The research paper ‘Castes, Migration, Immunogenetics and Infectious Diseases in South India’ by R M Pitchappan from Madurai Kamaraj University’s Department of Immunology studied three population groups within a 70-kilometer radius of Madurai. The study finds that Piranmalai Kallars and Sourashtrians are susceptible to sputum positive tuberculosis while the Vellalar community is susceptible to psoriasis.

In our last article What Population Genetics says about Tamils, the allergic reaction of Arya Vaisya Chettys to the anesthetic drug scoline was discussed. A genetic defect prevents their bodies from metabolizing the anesthetic drug. In the same way, these three communities have the genetic defect that prevents their bodies from producing immunology response to the specific diseases. “It is not a disease but a gene defect,” says Munirajan.

Like Arya Vaisya Chettys, Piranmalai Kallars commonly practice consanguineous marriages. Maternal uncles or their sons have the right to claim the hand of the bride. Sourashtrians, who migrated from Gujarat and settled down in various parts of Tamil Nadu, also follow the custom. The Vellalar community is no different. “I have seen ugly family feuds when the groom or bride was not selected from among first cousins,” says Sivasubramanian.

There are however some permutations and combinations that are a no-go area among some communities however. For example, till some decades ago, Tirunelveli Nadars wouldn’t get into matrimonial relationships with their counterparts in Kanyakumari. Similarly, the Arunattu nadars (nadars in Virudhunagar district) and the Therinadu (Theri Kaadu in Tiruchendur region) nadars.

A research paper ‘Castes, Migration, Immunogenetics and Infectious Diseases in South India’ by R M Pitchappan from Madurai Kamaraj finds that Piranmalai Kallars and Sourashtrians are susceptible to sputum positive tuberculosis while the Vellalar community is susceptible to psoriasis.
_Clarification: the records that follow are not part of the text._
--- src/hw/mem_pkg.sv ---
`default_nettype none

package mem_pkg;

    // Data and address width of the core
    localparam int xlen = 32;

    ////////////////////////////////////////////////////////////////////////////
    // Memory operation carried with each instruction
    ////////////////////////////////////////////////////////////////////////////
    typedef enum logic [3:0] {
        mem_x,      // No access
        mem_lb,
        mem_lh,
        mem_lw,
        mem_lbu,
        mem_lhu,
        mem_sb,
        mem_sh,
        mem_sw
    } mem_op_t;

    // Write-back source for the register file
    typedef enum logic [1:0] {
        wb_x,
        wb_alu,
        wb_mem,
        wb_pc4
    } wb_sel_t;

endpackage

`default_nettype wire

--- src/hw/mem_bus_if.sv ---
`timescale 1ns/1ps
`default_nettype none

interface mem_bus_if (
    input logic clk
);
    logic                     cmd_start;
    logic                     cmd_write;
    logic [mem_pkg::xlen-1:0] addr;
    logic [mem_pkg::xlen-1:0] wdata;
    logic [3:0]               wmask;      // Byte enables
    logic                     cmd_ready;
    logic [mem_pkg::xlen-1:0] rdata;
    logic                     rdata_valid;

    modport master (
        input  clk,
        output cmd_start, cmd_write, addr, wdata, wmask,
        input  cmd_ready, rdata, rdata_valid
    );

    modport slave (
        input  clk,
        input  cmd_start, cmd_write, addr, wdata, wmask,
        output cmd_ready, rdata, rdata_valid
    );
endinterface

`default_nettype wire

--- src/hw/mem_wb_if.sv ---
`timescale 1ns/1ps
`default_nettype none

interface mem_wb_if;
    logic                     valid;      // Instruction leaves mem_stage this cycle
    logic [mem_pkg::xlen-1:0] reg_pc;
    logic [mem_pkg::xlen-1:0] alu_out;
    logic [mem_pkg::xlen-1:0] read_data;
    logic                     br_flg;
    logic [mem_pkg::xlen-1:0] br_target;
    logic                     jmp_flg;
    logic                     rf_wen;
    mem_pkg::wb_sel_t         wb_sel;
    logic [4:0]               wb_addr;
    logic                     ecall;

    modport source (
        output valid, reg_pc, alu_out, read_data, br_flg, br_target,
        output jmp_flg, rf_wen, wb_sel, wb_addr, ecall
    );

    modport sink (
        input  valid, reg_pc, alu_out, read_data, br_flg, br_target,
        input  jmp_flg, rf_wen, wb_sel, wb_addr, ecall
    );
endinterface

`default_nettype wire

--- src/hw/mem_stage.sv ---
`timescale 1ns/1ps
`default_nettype none

module mem_stage (
    input  logic                     clk,
    input  logic                     rst_n,
    input  logic [mem_pkg::xlen-1:0] reg_pc,
    input  logic [mem_pkg::xlen-1:0] rs2_data,
    input  logic [mem_pkg::xlen-1:0] alu_out,
    input  logic [mem_pkg::xlen-1:0] br_target,
    input  logic                     br_flg,
    input  logic                     rf_wen,
    input  logic                     jmp_flg,
    input  logic                     ecall,
    input  mem_pkg::mem_op_t         mem_op,
    input  mem_pkg::wb_sel_t         wb_sel,
    input  logic [4:0]               wb_addr,
    output logic                     stall,
    mem_bus_if.master                bus,
    mem_wb_if.source                 wb
);
    typedef enum logic [1:0] {
        st_idle,
        st_wait_ready,
        st_wait_read
    } state_t;

    state_t state;
    state_t state_nx;

    // Held copy of the instruction
    logic [mem_pkg::xlen-1:0] h_reg_pc;
    logic [mem_pkg::xlen-1:0] h_rs2_data;
    logic [mem_pkg::xlen-1:0] h_alu_out;
    logic [mem_pkg::xlen-1:0] h_br_target;
    logic                     h_br_flg;
    logic                     h_rf_wen;
    logic                     h_jmp_flg;
    logic                     h_ecall;
    mem_pkg::mem_op_t         h_mem_op;
    mem_pkg::wb_sel_t         h_wb_sel;
    logic [4:0]               h_wb_addr;

    logic                     idle;
    logic                     done;
    logic                     is_store;
    logic                     is_load;
    mem_pkg::mem_op_t         cur_op;
    logic [mem_pkg::xlen-1:0] cur_addr;
    logic [mem_pkg::xlen-1:0] cur_rs2;
    logic [mem_pkg::xlen-1:0] ld_byte;
    logic [mem_pkg::xlen-1:0] ld_half;
    logic [mem_pkg::xlen-1:0] load_data;

    assign idle     = (state == st_idle);
    assign cur_op   = idle ? mem_op : h_mem_op;   // Live inputs only while idle
    assign cur_addr = idle ? alu_out : h_alu_out;
    assign cur_rs2  = idle ? rs2_data : h_rs2_data;

    assign is_store = cur_op inside {mem_pkg::mem_sb, mem_pkg::mem_sh, mem_pkg::mem_sw};
    assign is_load  = !is_store && (cur_op != mem_pkg::mem_x);

    ////////////////////////////////////////////////////////////////////////////
    // Sequencing
    ////////////////////////////////////////////////////////////////////////////
    always_comb begin
        state_nx = state;
        done     = 1'b0;
        case (state)
            st_idle: begin
                done = !(is_store || is_load) || (is_store && bus.cmd_ready);
                if (is_load)
                    state_nx = bus.cmd_ready ? st_wait_read : st_wait_ready;
                else if (is_store && !bus.cmd_ready)
                    state_nx = st_wait_ready;
            end
            st_wait_ready: begin
                done = is_store && bus.cmd_ready;   // Store retires on acceptance
                if (bus.cmd_ready)
                    state_nx = is_store ? st_idle : st_wait_read;
            end
            st_wait_read: begin
                done = bus.rdata_valid;
                if (bus.rdata_valid)
                    state_nx = st_idle;
            end
            default: state_nx = st_idle;
        endcase
    end

    always_ff @(posedge clk or negedge rst_n) begin
        if (!rst_n)
            state <= st_idle;
        else
            state <= state_nx;
    end

    always_ff @(posedge clk) begin
        if (idle) begin
            h_reg_pc    <= reg_pc;
            h_rs2_data  <= rs2_data;
            h_alu_out   <= alu_out;
            h_br_target <= br_target;
            h_br_flg    <= br_flg;
            h_rf_wen    <= rf_wen;
            h_jmp_flg   <= jmp_flg;
            h_ecall     <= ecall;
            h_mem_op    <= mem_op;
            h_wb_sel    <= wb_sel;
            h_wb_addr   <= wb_addr;
        end
    end

    ////////////////////////////////////////////////////////////////////////////
    // Bus request with lane alignment
    ////////////////////////////////////////////////////////////////////////////
    assign bus.cmd_start = idle ? (is_store || is_load) : (state == st_wait_ready);
    assign bus.cmd_write = is_store;
    assign bus.addr      = cur_addr;

    always_comb begin
        case (cur_op)
            mem_pkg::mem_sb: begin
                bus.wdata = cur_rs2 << {cur_addr[1:0], 3'b000};
                bus.wmask = 4'b0001 << cur_addr[1:0];
            end
            mem_pkg::mem_sh: begin
                bus.wdata = cur_rs2 << {cur_addr[1], 4'b0000};
                bus.wmask = cur_addr[1] ? 4'b1100 : 4'b0011;
            end
            default: begin
                bus.wdata = cur_rs2;
                bus.wmask = 4'b1111;
            end
        endcase
    end

    // Load data comes back in wait_read, so only the held op matters
    always_comb begin
        ld_byte = bus.rdata >> {h_alu_out[1:0], 3'b000};
        ld_half = bus.rdata >> {h_alu_out[1], 4'b0000};
        case (h_mem_op)
            mem_pkg::mem_lb:  load_data = {{(mem_pkg::xlen-8){ld_byte[7]}}, ld_byte[7:0]};
            mem_pkg::mem_lbu: load_data = {{(mem_pkg::xlen-8){1'b0}}, ld_byte[7:0]};
            mem_pkg::mem_lh:  load_data = {{(mem_pkg::xlen-16){ld_half[15]}}, ld_half[15:0]};
            mem_pkg::mem_lhu: load_data = {{(mem_pkg::xlen-16){1'b0}}, ld_half[15:0]};
            default:          load_data = bus.rdata;
        endcase
    end

    assign stall        = !done;
    assign wb.valid     = done;
    assign wb.read_data = load_data;
    assign wb.reg_pc    = idle ? reg_pc : h_reg_pc;
    assign wb.alu_out   = cur_addr;
    assign wb.br_flg    = idle ? br_flg : h_br_flg;
    assign wb.br_target = idle ? br_target : h_br_target;
    assign wb.jmp_flg   = idle ? jmp_flg : h_jmp_flg;
    assign wb.rf_wen    = idle ? rf_wen : h_rf_wen;
    assign wb.wb_sel    = idle ? wb_sel : h_wb_sel;
    assign wb.wb_addr   = idle ? wb_addr : h_wb_addr;
    assign wb.ecall     = idle ? ecall : h_ecall;

endmodule

`default_nettype wire

--- src/flat_wrapper.sv ---
// flat-port wrapper written by rule: the top's interface ports become plain ports
module mem_stage_flat 
  (clk, rst_n, reg_pc, rs2_data, alu_out, br_target, br_flg, rf_wen, jmp_flg, ecall, mem_op, wb_sel, wb_addr, stall, bus_cmd_start, bus_cmd_write, bus_addr, bus_wdata, bus_wmask, bus_cmd_ready, bus_rdata, bus_rdata_valid, wb_valid, wb_reg_pc, wb_alu_out, wb_read_data, wb_br_flg, wb_br_target, wb_jmp_flg, wb_rf_wen, wb_wb_sel, wb_wb_addr, wb_ecall);
  mem_bus_if bus_i (.clk(clk));
  mem_wb_if wb_i ();
  input  logic clk;
  input  logic rst_n;
  input  logic [mem_pkg::xlen-1:0] reg_pc;
  input  logic [mem_pkg::xlen-1:0] rs2_data;
  input  logic [mem_pkg::xlen-1:0] alu_out;
  input  logic [mem_pkg::xlen-1:0] br_target;
  input  logic br_flg;
  input  logic rf_wen;
  input  logic jmp_flg;
  input  logic ecall;
  input  mem_pkg::mem_op_t mem_op;
  input  mem_pkg::wb_sel_t wb_sel;
  input  logic [4:0] wb_addr;
  output logic stall;
  output wire logic [$bits(bus_i.cmd_start)-1:0] bus_cmd_start;
  output wire logic [$bits(bus_i.cmd_write)-1:0] bus_cmd_write;
  output wire logic [$bits(bus_i.addr)-1:0] bus_addr;
  output wire logic [$bits(bus_i.wdata)-1:0] bus_wdata;
  output wire logic [$bits(bus_i.wmask)-1:0] bus_wmask;
  input wire logic [$bits(bus_i.cmd_ready)-1:0] bus_cmd_ready;
  input wire logic [$bits(bus_i.rdata)-1:0] bus_rdata;
  input wire logic [$bits(bus_i.rdata_valid)-1:0] bus_rdata_valid;
  output wire logic [$bits(wb_i.valid)-1:0] wb_valid;
  output wire logic [$bits(wb_i.reg_pc)-1:0] wb_reg_pc;
  output wire logic [$bits(wb_i.alu_out)-1:0] wb_alu_out;
  output wire logic [$bits(wb_i.read_data)-1:0] wb_read_data;
  output wire logic [$bits(wb_i.br_flg)-1:0] wb_br_flg;
  output wire logic [$bits(wb_i.br_target)-1:0] wb_br_target;
  output wire logic [$bits(wb_i.jmp_flg)-1:0] wb_jmp_flg;
  output wire logic [$bits(wb_i.rf_wen)-1:0] wb_rf_wen;
  output wire logic [$bits(wb_i.wb_sel)-1:0] wb_wb_sel;
  output wire logic [$bits(wb_i.wb_addr)-1:0] wb_wb_addr;
  output wire logic [$bits(wb_i.ecall)-1:0] wb_ecall;
  assign bus_cmd_start = bus_i.cmd_start;
  assign bus_cmd_write = bus_i.cmd_write;
  assign bus_addr = bus_i.addr;
  assign bus_wdata = bus_i.wdata;
  assign bus_wmask = bus_i.wmask;
  assign bus_i.cmd_ready = bus_cmd_ready;
  assign bus_i.rdata = bus_rdata;
  assign bus_i.rdata_valid = bus_rdata_valid;
  assign wb_valid = wb_i.valid;
  assign wb_reg_pc = wb_i.reg_pc;
  assign wb_alu_out = wb_i.alu_out;
  assign wb_read_data = wb_i.read_data;
  assign wb_br_flg = wb_i.br_flg;
  assign wb_br_target = wb_i.br_target;
  assign wb_jmp_flg = wb_i.jmp_flg;
  assign wb_rf_wen = wb_i.rf_wen;
  assign wb_wb_sel = wb_i.wb_sel;
  assign wb_wb_addr = wb_i.wb_addr;
  assign wb_ecall = wb_i.ecall;
  mem_stage u_core (.clk(clk), .rst_n(rst_n), .reg_pc(reg_pc), .rs2_data(rs2_data), .alu_out(alu_out), .br_target(br_target), .br_flg(br_flg), .rf_wen(rf_wen), .jmp_flg(jmp_flg), .ecall(ecall), .mem_op(mem_op), .wb_sel(wb_sel), .wb_addr(wb_addr), .stall(stall), .bus(bus_i), .wb(wb_i));
endmodule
The vellalar community living in Karisal region (black soil region of Thoothukudi district) also stayed away from marriage with the Vellalar community in Thamirabarani river belt. Though they belong to the same community, the endogamy remained within the same geography. They had apprehensions and prejudices about members of their own community if they lived in a different region. So, they preferred consanguineous marriages within the same village, town or district.

“Ultimately, the consanguineous marriages helped them to stay put in their own localities and prevent wealth from moving from one place to another,” says Sivasubramanian.

Genetic diseases are becoming a burden, says Munirajan. A family undergoes tremendous pressure mentally and financially when a child suffers from thalassemia, autism, down syndrome or muscular dystrophy. The dominant gene however defect doesn’t pass on to the next generation but this is simply an unhappy consequence, as the affected persons don’t live long enough to reproduce.

The problem is the recessive gene defects carried by healthy people. When both parents have this recessive defect, the probability of it becoming the dominant defect in children is 50 %. “The communities still bet on this probability for socio-economic reasons, rather than avoiding consanguineous marriages,” says Munirajan.

After Thalassemia became a disease burden, it was included in the National Health Mission. Awareness drives were conducted among communities to avoid marriages among close relatives. But where such marriages had already taken place, the couples could be given genetic counseling.

The fetus could be screened in the first trimester for genetic defects. If defects are found, the pregnancy could be terminated. But the tests, each costing Rs 10,000 or more, are expensive. “Counseling could be given free of cost but poor families won’t go for the costly testing. This is a serious challenge,” Munirajan says.

A more reasonable solution for the problem is sensitizing communities about the genetic diseases and defects that consanguineous marriages could cause. Promoting marriages among distant relatives could be a saner option considering the cultural implications in our country, experts say.